A business case for moving the Auckland port won't factor in the tourism potential of the improved railroad – because nobody knows yet what that is. It won't allow for the upstream exports: all those Northland companies that will be able to get their goods to market more cheaply.
KiwiRail CEO Greg Miller believes Kaikohe will become as prosperous in the future as Te Puke in the Bay of Plenty is now. No business case for the port can include that, because it's too long-term and there are far too many variables.
A business case won't ask if wharfies should be helped to make better lives for their families by moving with the port, or just be made redundant.
It won't consider the opportunity costs: the value we don't get because assets are used for one thing and not another. There's enormous opportunity cost in the port land, and also in Grafton Gully and on those parts of State Highway 1 currently clogged up with freight.
How much of the port land will be used commercially and at what price? Ports of Auckland says the land is worth less than a billion dollars, so the reports it commissions from consultants reflect that view.
But others say it's worth much more. The Upper North Island Supply Chain (UNISC) working group settled on $6 billion, but said they'd been advised by property developers it was worth anything from $3b to well over $20b. Whoever does a business case will have to chose a figure, and everyone else will dispute it.
What about the non-commercial uses of the land? How valuable will new beaches and parks be? What about the improved sailing on the Waitematā?
How do you measure the value of the mana that will accrue to Ngāti Whātua Ōrākei if, as they want, they buy their way into a leading role in the whole enterprise, and therefore into a leading role in the economic and social life of the city?
And then there's electric rail. It's not even proposed by UNISC, which merely notes that the environmental benefits would be greater than with diesel-powered rail. But the heart of the UNISC plan is that over time 70 per cent of our freight be carried by rail. Currently it's just 12 per cent.
That proposal has the potential to make the entire rail network electric, and if that happens it will be one of the most valuable of all outcomes when we move the port. Think carbon emissions, think long-term financial benefits.
And there's more. This project opens the door to any of the really big waterfront projects we might want to embrace. A museum on the waterfront? A stadium? There will be room to build big now, without crowding out everything else.
Many people have raised relatively small and solvable problems about the Northport plan. Of course they all need to be worked through. But the underlying thinking that reveals – we can't do this because the idea isn't perfect yet – is an enemy of progress.
The plan challenges us to make big changes for the better. It doesn't guarantee them, it enables them. We still have to make them happen.

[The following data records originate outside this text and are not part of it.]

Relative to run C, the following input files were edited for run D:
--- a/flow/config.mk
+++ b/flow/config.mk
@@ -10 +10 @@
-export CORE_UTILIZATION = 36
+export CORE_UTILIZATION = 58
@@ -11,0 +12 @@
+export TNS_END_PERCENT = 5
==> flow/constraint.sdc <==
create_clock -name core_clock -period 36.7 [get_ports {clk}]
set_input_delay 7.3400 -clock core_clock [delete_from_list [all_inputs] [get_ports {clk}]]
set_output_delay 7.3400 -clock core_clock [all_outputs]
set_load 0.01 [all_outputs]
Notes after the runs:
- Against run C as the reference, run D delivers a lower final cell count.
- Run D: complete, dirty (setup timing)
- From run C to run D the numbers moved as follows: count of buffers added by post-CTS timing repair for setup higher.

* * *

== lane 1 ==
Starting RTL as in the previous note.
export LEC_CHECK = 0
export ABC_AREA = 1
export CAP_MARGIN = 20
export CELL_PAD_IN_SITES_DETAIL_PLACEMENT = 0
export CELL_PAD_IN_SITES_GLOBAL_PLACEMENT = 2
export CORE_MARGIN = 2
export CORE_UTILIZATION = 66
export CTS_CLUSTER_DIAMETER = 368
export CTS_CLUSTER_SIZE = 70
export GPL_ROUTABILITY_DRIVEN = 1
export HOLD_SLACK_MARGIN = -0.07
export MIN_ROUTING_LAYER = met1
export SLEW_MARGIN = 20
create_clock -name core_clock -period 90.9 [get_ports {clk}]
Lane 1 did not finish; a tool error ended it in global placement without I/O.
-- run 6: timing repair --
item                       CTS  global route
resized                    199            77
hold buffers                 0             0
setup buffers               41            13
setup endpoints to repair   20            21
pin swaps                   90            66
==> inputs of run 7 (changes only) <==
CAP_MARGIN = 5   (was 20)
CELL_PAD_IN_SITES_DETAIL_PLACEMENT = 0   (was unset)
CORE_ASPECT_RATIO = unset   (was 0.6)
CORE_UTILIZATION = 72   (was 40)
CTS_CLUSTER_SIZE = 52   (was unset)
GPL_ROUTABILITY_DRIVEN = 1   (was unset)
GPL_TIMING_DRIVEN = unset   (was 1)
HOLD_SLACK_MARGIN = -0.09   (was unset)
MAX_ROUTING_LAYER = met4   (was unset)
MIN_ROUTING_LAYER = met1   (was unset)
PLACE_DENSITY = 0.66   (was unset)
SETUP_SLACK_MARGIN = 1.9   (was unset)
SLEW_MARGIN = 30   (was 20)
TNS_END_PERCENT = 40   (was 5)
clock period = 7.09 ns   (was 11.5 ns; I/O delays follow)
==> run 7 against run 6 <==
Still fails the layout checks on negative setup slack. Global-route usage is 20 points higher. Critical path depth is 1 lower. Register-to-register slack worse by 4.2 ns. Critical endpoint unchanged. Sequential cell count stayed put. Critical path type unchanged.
P:
// AHB2CAN_top
module AHB2CAN_top
(
	input logic HCLK, HRESETn, HWRITE, HSEL,
	input logic [31:0] HADDR, HWDATA,
	input logic [1:0] HTRANS,
	input logic [2:0] HBURST, HSIZE,
	output logic [31:0] HRDATA,
	output logic HRESP, HREADYOUT,
	input logic rx_data,
	output logic tx_data
);
Size: roughly 6700 cells after synthesis, roughly 750 flip-flops.
make LEC_CHECK=0 ABC_AREA=1 CAP_MARGIN=20 CORE_MARGIN=2 CORE_UTILIZATION=72 CTS_CLUSTER_SIZE=97 HOLD_SLACK_MARGIN=0.29 PLACE_DENSITY=0.35 SETUP_SLACK_MARGIN=0.46 SLEW_MARGIN=20 finish   # period 1.72 ns
run.sh (not shown) runs the stock make flow with config.mk's settings and CLKGATE_MAP_FILE=.
P did not make it past 4_1_cts, where a tool error ended it.
> inputs changed (P -> Q)
- ABC_AREA no longer set, was 1
- PLACE_DENSITY no longer set, was 0.35
- CTS_CLUSTER_SIZE no longer set, was 97
- HOLD_SLACK_MARGIN no longer set, was 0.29
Notes after the runs:
Q did not make it past 5_1_grt, where a tool error ended it. Diff P -> Q: summed standard-cell area reported by yosys decreased by 27% relative to the old numbers; tally of unique sky130hd cells used after synthesis rose by 23. Note that the synthesized area recorded for P amounts to 1.4 times the value seen in Q. Summary of Q over P: synthesized cell count down 58%; post-placement cell count down 4374; yosys stat cell total down 3927; placeable core region down 16000 µm².
#### Input delta (R over Q)
- SETUP_SLACK_MARGIN no longer set, was 0.46
- CORE_UTILIZATION now 66, was 72
- the clock period (ns, I/O delays scaled along) now 3.19, was 1.72
### Flow results
- R ran in full, but the layout does not pass; the checks complain about negative setup slack.
- Delta (R minus Q): TritonCTS buffer count decreased by about 1.3% relative to the old numbers; number of top-level design ports closely matched the old numbers; number of input and output port buffers inserted closely matched the old numbers.
- Side by side, die outline height turned out higher in R than in Q.
- Looking at placement-stage worst setup slack, R sits above Q.
- Taking Q as the reference, in R floorplan utilization went down 5.7 points, post-synthesis cell type count level, post-CTS setup-driven buffer insertion count moved up.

Others ask, why the rush? But nobody's telling the port to clear out by the end of next week. The working group proposed a "progressive" withdrawal. The railway will develop in stages, over several years: tunnels made ready on the single line, more passing bays, eventually double tracking and new tunnels; diesel and then electric; new spurs and connecting lines. It will be similar at the ports: a staged expansion over several years at Northport and Tauranga, and a staged withdrawal at Auckland.
But we needed that commitment now to close, to stop Ports of Auckland wasting money with its own expansion plans: dredging the harbour, building a hotel on the land and so on.
This is what wrestling with the threats and opportunities of the 21st century looks like. Climate change, population pressures, enduring poverty and more require transformational policies. They're all difficult and they all require ambition and courage.
Knowing the cost of things is important. Believing the business case will tell you everything is for the small minded.